I just migrated a project from Mercurial to Git. Mercurial adds empty commits when you add tags, so I ended up with empty commits in Git that I would like to remove.

How do I remove empty commits (commits that do not have any files in them) from Git?


Best Solution

One simple (but slow) way to do this is with git filter-branch and --prune-empty. With no other filters, no other commits will be altered, but any empty ones will be discarded (which will cause all subsequent commits to have new parent-IDs and is therefore still "rewrites history": not a big deal if this is your initial import from hg to git, but is a big deal if others are using this repository already).

Note all the usual caveats with filter-branch. (Also, as a side note, an "empty commit" is really one that has the same tree as the previous commit: it's not that it has no files at all, it's that it has all the same files, with the same modes, and the same contents, as its parent commit. This is because git stores complete snapshots for each commit, not differences from one commit to the next.)

Here is a tiny example that hides a lot of places you can do fancier things:

$ ... create repository ...
$ cd some-tmp-dir; git clone --mirror file://path-to-original

(This first clone step is for safety: filter-branch can be quite destructive so it's always good to start it on a new clone rather than the original. Using --mirror means all its branches and tags are mirrored in this copy, too.)

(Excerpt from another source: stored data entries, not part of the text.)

From an optimization exercise on the open Yosys and OpenROAD flow, aimed at a short achievable clock period and few clock cycles; shortcuts taken in it are not production practice.
The RTL was checked by simulation tests, not by an equivalence proof against the original design.
Power is estimated from default activity; no workload was simulated.

[flow/config.mk]
export PLATFORM = sky130hd
export DESIGN_NAME = CPU_top
export DESIGN_NICKNAME = CPU_top
export VERILOG_FILES = /design/flow/design.v
export SDC_FILE = /design/flow/constraint.sdc
export NUM_CORES = 4
export LEC_CHECK = 0
export CAP_MARGIN = 20
export CORE_MARGIN = 2
export CORE_UTILIZATION = 40
export SETUP_SLACK_MARGIN = 3.0
export SLEW_MARGIN = 20
[flow/constraint.sdc]
create_clock -name core_clock -period 8.0 [get_ports {CLK}]
set_input_delay 1.6000 -clock core_clock [delete_from_list [all_inputs] [get_ports {CLK}]]
set_output_delay 1.6000 -clock core_clock [all_outputs]
set_load 0.01 [all_outputs]
[flow/design.v]
`timescale 1ns / 1ps
module ControlUnit(
	input [15:0] Instr,
	output MemtoReg,
	output MemWrite,
	output reg Branch,
	output [3:0] ALUControl,
	output reg ALUSrc,
	output reg RegWrite,
	output Jump,
	output Link,
	output FlagWrite,
	output enable,
	output [2:0] rs,
	output reg [2:0] rt,
	output [2:0] rd,
	output reg [15:0] SignImm16
    );
	wire [3:0] Op;
	assign Op = Instr[15:12];   
	wire Halt = (Op == 4'b1111) && (Instr[11:8] == 4'b1111);
	assign rs = Instr[6:4];
	always@(*)
	begin
		if(Op == 4'b1010)
			rt = Instr[10:8];
		else
			rt = Instr[2:0];
	end
	assign rd = Instr[10:8];
	always@(*)
	begin
		if((Op == 4'b1001)
		 ||(Op == 4'b1010)
		 ||(Op == 4'b0110))
			begin
				SignImm16 = { {12{1'b0}}, Instr[3:0]};
				ALUSrc = 1'b1;
			end
		else if((Op == 4'b1000)
		      ||(Op == 4'b1110)
		      ||(Op == 4'b1101)
		      ||(Op == 4'b1011)
		      ||(Op == 4'b1100))
			begin
				SignImm16 = { {8{1'b0}}, Instr[7:0]};
				ALUSrc = 1'b1;
			end
		else
			begin
				SignImm16 = 16'b0;
				ALUSrc = 1'b0;
			end
	end
	assign ALUControl = Op;
	assign MemtoReg = (Op == 4'b1001);
	assign MemWrite = (Op == 4'b1010);
	assign Jump = (Op == 4'b1110) || (Op == 4'b1101) || ((Op == 4'b1111) && !Halt);
	assign Link = (Op == 4'b1101);
	always@(*)
	begin
		if((Op == 4'b1011)
		 ||(Op == 4'b1100))
			Branch = 1'b1;
		else
			Branch = 1'b0;
	end
	always@(*)
	begin
		if((Op == 4'b0000)
		 ||(Op == 4'b0001)
		 ||(Op == 4'b0010)
		 ||(Op == 4'b0011)
		 ||(Op == 4'b0100)
		 ||(Op == 4'b0101)
		 ||(Op == 4'b0110)
		 ||(Op == 4'b1000)
		 ||(Op == 4'b1001)
		 ||(Op == 4'b1101))
			RegWrite = 1'b1;
		else
			RegWrite = 1'b0;
	end
	assign FlagWrite = RegWrite && !MemtoReg && !Link;
	assign enable = ~Halt;
endmodule
`timescale 1ns / 1ps
module ALU(
	input CLK,
	input [3:0] ALUControl,
	input FlagWrite,
	input [15:0] SrcA,
	input [15:0] SrcB,
	output reg [15:0] ALUResult,
	output reg Flag
    );
	wire ZF_temp;
	reg ZF;
	always@(*)
	begin
		case(ALUControl)
			4'b0000:	ALUResult = ( SrcA + SrcB );
			4'b0001:	ALUResult = ( SrcA - SrcB );
			4'b0010:	ALUResult = ( SrcA & SrcB );
			4'b0011:	ALUResult = ( SrcA | SrcB );
			4'b0100:	ALUResult = ( SrcA ^ SrcB );
			4'b0101:	ALUResult = ( ~SrcA );
			4'b0110:	ALUResult = ( SrcA << SrcB[3:0] );
			4'b1000:	ALUResult = SrcB;
			4'b1001:	ALUResult = ( SrcA + SrcB );
			4'b1010:	ALUResult = ( SrcA + SrcB );
			4'b1011:	ALUResult = SrcB;
			4'b1100:	ALUResult = SrcB;
			4'b1101:	ALUResult = SrcB;
			4'b1110:	ALUResult = SrcB;
			4'b1111:	ALUResult = SrcA;
			default:	ALUResult = 16'b0;
		endcase
	end
	assign ZF_temp = (ALUResult == 0);
	always@(posedge CLK)
	begin
		if(FlagWrite)
			ZF <= ZF_temp;
	end
	always@(*)
	begin
		case(ALUControl)
			4'b1110:	Flag = 1'b1;
			4'b1101:	Flag = 1'b1;
			4'b1111:	Flag = 1'b1;
			4'b1011:	Flag = ZF;
			4'b1100:	Flag = ~ZF;
			default:	Flag = 1'b0;
		endcase
	end
endmodule
`timescale 1ns / 1ps
module RegisterFile(
	input CLK,
	input [2:0] A1,
	input [2:0] A2,
	input [2:0] A3,      
	input [15:0] WD3,    
	input WE3,           
	output [15:0] RD1,
	output [15:0] RD2
    );
	reg [15:0] RFmem [7:0];
	always@(posedge CLK)
	begin
		if(WE3)
			RFmem[A3] <= WD3;
	end
	assign RD1 = RFmem[A1];
	assign RD2 = RFmem[A2];
endmodule
`timescale 1ns / 1ps
module CPU_top(
	input CLK,
	input reset,
	output [7:0] OPT_PC,        
	input [15:0] imem_rdata,    
	output [7:0] dmem_addr,     
	output [15:0] dmem_wdata,   
	output dmem_we,             
	input [15:0] dmem_rdata,    
	output halted
    );
	reg [7:0] PC;
	wire [15:0] Instr;
	wire [2:0] rs;
	wire [2:0] rt;
	wire [2:0] rd;
	wire [15:0] SignImm16;
	wire MemtoReg, MemWrite, Branch, ALUSrc, RegWrite, Jump, Link, FlagWrite;
	wire [3:0] ALUControl;
	wire JorB, PCSrc, Flag;
	wire [15:0] RD1_out;
	wire [15:0] RD2_out;
	wire [15:0] SrcA;
	wire [15:0] SrcB;
	wire [15:0] ALUResult;
	wire [15:0] WriteData;
	wire [15:0] ReadData;
	wire [15:0] Result;
	wire [7:0] NextPC;
	wire [7:0] PCPlus1;
	wire enable;
	assign Instr = imem_rdata;
	ControlUnit CU(
		.Instr(Instr),
		.MemtoReg(MemtoReg),
		.MemWrite(MemWrite),
		.Branch(Branch),
		.ALUControl(ALUControl),
		.ALUSrc(ALUSrc),
		.RegWrite(RegWrite),
		.Jump(Jump),
		.Link(Link),
		.FlagWrite(FlagWrite),
		.enable(enable),
		.rs(rs),
		.rt(rt),
		.rd(rd),
		.SignImm16(SignImm16)
	);
	RegisterFile RF(
		.CLK(CLK),
		.A1(rs),
		.A2(rt),
		.A3(rd),
		.WD3(Result),
		.WE3(RegWrite),
		.RD1(RD1_out),
		.RD2(RD2_out)
	);
	assign SrcA = RD1_out;
	assign SrcB = (ALUSrc) ? SignImm16 : RD2_out;
	ALU alu(
		.CLK(CLK),
		.ALUControl(ALUControl),
		.FlagWrite(FlagWrite),
		.SrcA(SrcA),
		.SrcB(SrcB),
		.ALUResult(ALUResult),
		.Flag(Flag)
	);
	assign WriteData = RD2_out;
	assign dmem_addr = ALUResult[7:0];
	assign dmem_wdata = WriteData;
	assign dmem_we = MemWrite;
	assign ReadData = dmem_rdata;
	assign PCPlus1 = PC + 1'b1;
	assign Result = (MemtoReg) ? ReadData : (Link) ? {8'b0, PCPlus1} : ALUResult;
	assign JorB = ( Jump | Branch );  
	assign PCSrc = ( JorB & Flag );   
	assign NextPC = (PCSrc) ? ALUResult[7:0] : PCPlus1;
	always@(posedge CLK)  
	begin
		if(reset)
			PC <= 0;
		else
		begin
			if(enable)
				PC <= NextPC;
			else
				PC <= PC;
		end
	end
	assign OPT_PC = PC;
	assign halted = ~enable;
endmodule
[flow/run.sh]
#!/bin/bash
# synth_recipe.tcl (not shown) runs the flow's synth.tcl, then flattens the netlist and writes it again
# the make line also repeats each setting of config.mk as NAME=value (left out here)
make -C /OpenROAD-flow-scripts/flow DESIGN_CONFIG=/design/flow/config.mk WORK_HOME=/design/flow/orfs CLKGATE_MAP_FILE= SYNTH_SCRIPT=/design/flow/synth_recipe.tcl finish
==> summary.txt <==
## registers in the layout (all words and copies together), names as in the netlist
register and flops:
alu.ZF 1, RF.RFmem 128, PC 8
## cell families after synthesis
| logic type | count (synthesis) |
|---|---|
| buffers and inverters | 112 |
| AO/OA/AOI/OAI | 243 |
| adder cells (fa/ha/maj) | 51 |
| XOR/XNOR | 35 |
| flip-flops | 137 |
| AND/OR/NAND/NOR | 312 |
| multiplexers | 127 |
## cell usage after synthesis, types with 5 or more instances
cell type  number
a22oi_1        10
nand3_1        23
a221oi_1       24
a32o_1          5
o21ai_0        39
clkbuf_1       35
a32oi_1         7
nor2_1         84
a21o_1          5
mux2_2         21
inv_2           5
a2111oi_0      12
and3_1         14
mux4_2         32
buf_1           9
a211oi_1        7
and2_1          5
nand2b_1        8
dfxtp_1         8
a31oi_1        14
nor3_1         13
edfxtp_1      129
mux2i_1        71
nand4_1        16
ha_1           50
or2_2           5
nor4_1         17
xnor2_1        29
o22ai_1         6
buf_2          17
a21oi_1        56
nand2_1       102
xor2_1          6
inv_1          43
o211ai_1       12
## layer usage
metal / GRT usage / part of all wire / up-vias / wire, um
met2: 0.4736 / 0.47 / 606 / 19110
li1: - / - / 4371 / -
met4: 0.1285 / 0.044 / 0 / 1792
met5: 0 / 0 / - / 0
met3: 0.05073 / 0.087 / 128 / 3564
met1: 0.3949 / 0.40 / 4902 / 16440
## area by class of cell
class                           instances  area [sq um]
Timing Repair Buffer                  262          2381
Sequential cell                       137          4034
Fill cell                            2053         10530
Multi-Input combinational cell        769          7137
Clock buffer                           17         425.4
Tap cell                              330         412.9
Inverter                               50         205.2
Clock inverter                         15         127.6
## cells in the final DEF (no fill, tap or decap), types with 10 or more instances in the layout
master and count:
and3_1 14, a2111oi_4 11, nor2_1 59, mux2_2 19
clkdlybuf4s50_1 33, buf_4 145, nand4_1 16, buf_12 10
buf_2 16, nor2_2 15, buf_6 38, xnor2_1 23
clkbuf_16 18, nor2_4 13, o21ai_0 28, edfxtp_1 129
a221oi_1 17, a21oi_2 11, a21oi_1 33, o211ai_1 12
nand2_1 98, nor4_1 10, ha_1 39, mux4_2 32
inv_1 41, a21oi_4 12, mux2i_1 63, nand3_1 23
## metrics by stage
stage | total power, uW | worst slack (ns) | std cells | hold WS [ns] | util
floorplan | 1451 | 1.466 | 1017 | 0.5501 | -
global placement | 1773 | 0.2686 | 1420 | 0.5355 | 0.4742
detailed placement | 1773 | 0.2120 | 1420 | 0.5457 | 0.4742
CTS | 2680 | 1.173 | 1525 | 0.5598 | 0.5450
global route | 2968 | 0.9996 | 1580 | 0.6179 | 0.5830
finish | 2867 | 1.054 | 1580 | 0.5649 | 0.5830
## power by group through the flow
stage	clock, uW	sequential [uW]	combinational (uW)
final	745	886	1240
after global routing	778	889	1300
after floorplan	0	892	559
after CTS	749	885	1050
after global placement	0	899	874
after detailed placement	0	899	874
## worst max-delay path by stage
stage	slack, ns	from	end
2_1_floorplan	1.47	imem_rdata[14]	dmem_addr[3]
3_3_place_gp	0.27	imem_rdata[15]	dmem_addr[7]
3_5_place_dp	0.21	imem_rdata[15]	dmem_addr[1]
4_1_cts	1.17	imem_rdata[12]	dmem_addr[3]
5_1_grt	1.0	imem_rdata[14]	dmem_addr[6]
6_report	1.05	imem_rdata[14]	dmem_addr[6]
## worst max-delay path, stage by stage
cell,delay (ns)
buf_6,0.09
nand4bb_4,0.29
buf_12,0.19
a22oi_2,0.30
mux2i_2,0.32
a32oi_2,0.13
a31oi_4,0.28
ha_4,0.24
mux2_4,0.30
fa_2,0.39
a21o_1,0.20
a21oi_4,0.20
o21ai_2,0.09
nor2_2,0.17
xnor2_2,0.09
a21oi_2,0.19
o31ai_2,0.10
buf_2,0.16
## repair_timing
action	CTS	global route
gates cloned	3	1
endpoints found under the hold margin	0	0
hold buffers	0	0
setup endpoints to repair	153	151
buffers inserted	70	53
pin swaps	48	70
resized for setup	214	131
==> run_results.csv <==
group,metric,value,unit
synth,yosys-top-cells-area,"edfxtp_1 (37%), mux4_2 (7.0%), mux2i_1 (6.9%)",
placement,port_buffers,67,
hold_path,worstHoldStart,"PC[1]$_SDFFE_PP0N_",
critical_path,reg2reg_from,"RF.RFmem[6][2]$_DFFE_PP_",
clock_tree,clock-root-buffer,"clkbuf_16",
detailed_routing,route.vias.total,10010,
synth,synth.avg_cell_area,10.17,sq um
pwr,sequentialPowerShare,0.309,
critical_path,timing.setup.critical_path_class,"input port to primary output",
clock_tree,worstSkewPairLatency,0.43,ns
placement,dp.final_hpwl,27130,um
timing,final_min_period_over_clock_period,0.8683,
critical_path,r2r_setup_slack,2.94,ns
pwr,power.switching,1023,uW
detailed_routing,dr.pass1.iters,5,
timing,timing_hold_violations_final,0,
placement,place_area,0.01198,sq mm
detailed_routing,postRouteWirelength,40910,um
synth,synth_enable_flop_cells,129,
synth,synth-warning-count,4,
grt,gr-total-overflow,0,
synth,async_reset_ff_frac,0,
timing,report.final.setup_viol,0,
pwr,static-leakage-power,0.005660,uW
grt,grt_max_degree,34,
grt,antenna_found_initial,0,
synth,synth.cell_area,0.01035,sq mm
detailed_routing,drcViolationCount,0,
pwr,clockPowerShare,0.260,
hold_path,holdPathEnd,"PC[1]$_SDFFE_PP0N_",
synth,yosys.area.top_type_share,0.3744,
critical_path,worst_r2r_endpoint,"RF.RFmem[5][15]$_DFFE_PP_",
floorplan,io-pin-count,68,
timing,rsz0062_at_grt,"true",
timing,report.final.slew_viol_count,0,
floorplan,floorplan.rows,58,
outcome,run_status,"no timing/DRC/antenna violations",
synth,synth-xor-area-share,0.02963,
timing,timing.final.crit_period,6.946,ns
critical_path,rr_worst_depth,24,
detailed_routing,post_drt_wl_per_cell,25.89,um
grt,grt_first_pass_wirelength,58560,um
critical_path,required,6.40,ns
synth,proportion_of_synthesized_chip_area_in_sequential_cells,0.3899,
pwr,swShare,0.3567,
grt,grt_usage,0.2956,
timing,finalSetupTns,0,ns
critical_path,timing.critical_path.fanout_max,5,
synth,synth_fa_ha_area_frac,0.06240,
synth,synth_area_in_compound_gates,0.1662,
synth,synthSimpleGateAreaFrac,0.1437,
synth,synth_seq_cells,137,
detailed_routing,detailedRoute.firstIterationViolations,1222,
clock_tree,clock_net_sink_count,137,
critical_path,worst_ep_arrival_time,5.35,ns
hold_path,hold_path.class,"flip-flop to flip-flop",
final_layout,final_cell_area,0.01472,sq mm
timing,achievable-frequency,0.1440,GHz
final_layout,synthToLayoutAreaGrowth,42.30,%
critical_path,worst_setup_path_start_kind,"input port",
placement,routability_driven_placement_congestion_ratio,1.015,
grt,grt_pass1_vias,9508,
critical_path,critPathCaptureType,"primary output",
pwr,vdd_ir_drop_max,0.2081,mV
detailed_routing,avgViaCountPerCell,6.334,
synth,synth_cell_types,79,
synth,synthesis.nets,1102,
floorplan,floorplan.die_area,0.02717,sq mm
synth,synthDominantAreaCellType,"edfxtp_1",
timing,relSlewSlack,0.4666,
synth,yosys-mux-area-fraction,0.1652,
pwr,combinational_power_share,0.431,
final_layout,antenna_cells,0,
floorplan,initial_utilization,0.4097,
pwr,p_per_area,194.8,mW/mm^2
timing,worst-slew-pin-transition,0.8000,ns
hold_path,hold_path_depth,2,
detailed_routing,final_antenna_net_count,0,
clock_tree,cts.reportedPaths.clkPinSlew,0.07,ns
pwr,internal_power,1845,uW
flow_run,maxCapViolCount,0,
final_layout,final_layout_size_suffix_gt1_frac,0.3880,
clock_tree,cts_tree,"done",
floorplan,die_h,164.8,um
synth,postSynthCellCount,1017,
final_layout,fin_nets,1322,
synth,combinational_family_with_the_most_area_after_synthesis,"compound AO/OA/AOI/OAI gates",
timing,skew,0.008396,ns
synth,ys_dominant_reg_cell,"edfxtp_1",
floorplan,die_w,164.8,um
clock_tree,htreeDepth,4,
clock_tree,cts_buffer_depth,2,
clock_tree,cts_buffers,17,
floorplan,core_area,0.02525,sq mm
Testbench counts, summed over its fixed seeds: cycles 45,700.

## separate check: timing with driven ports
The results above use ideal ports. As a check the final layout listed here was re-extracted and re-timed, cells and wires unchanged. Step 1 assumes that a clkbuf_16 drives the clock port and a buf_2 every other input. Step 2, shift: input delay + t, output delay - t, t = (earliest + latest rising clock arrival at the registers) / 2. This alone moves slack from input paths to output paths. Slacks: ideal ports / drivers / drivers and shift; pairs: ideal ports / drivers.
shift t [ns]: 0.468
setup WS [ns]: 1.054 / 1.020 / 0.858
hold slack, ns: 0.565 / 0.565 / 0.565
worst slew at a driven data input, ns: 0.04
pins driven straight from the clock port: 1
After both steps setup and hold are still met in this run. For this run, drivers alone change the setup slack by -0.034 ns; drivers and shift together by -0.196 ns.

$ git filter-branch --prune-empty --tag-name-filter cat -- --all

(Now wait a potentially very long time; see documentation on methods to speed this up a bit.)

$ git for-each-ref --format="%(refname)" refs/original/ | xargs -n 1 git update-ref -d

(This step is copied out of the documentation: it discards all the original branches from before running the filter. In other words, it makes the filtering permanent. Since this is a clone, that's reasonably safe to do even if the filter went wrong.)

$ cd third-tmp-dir; git clone --mirror file://path-to-filtered-tmp

(This makes a clean, nicely-compressed copy of the filtered copy, with no leftover objects from the filtering steps.)

$ git log     # and other commands to inspect

Once you're sure the clone of the filtered clone is good, you don't need the filtered clone, and can use the last clone in place of the first. (That is, you can replace the "true original" with the final clone.)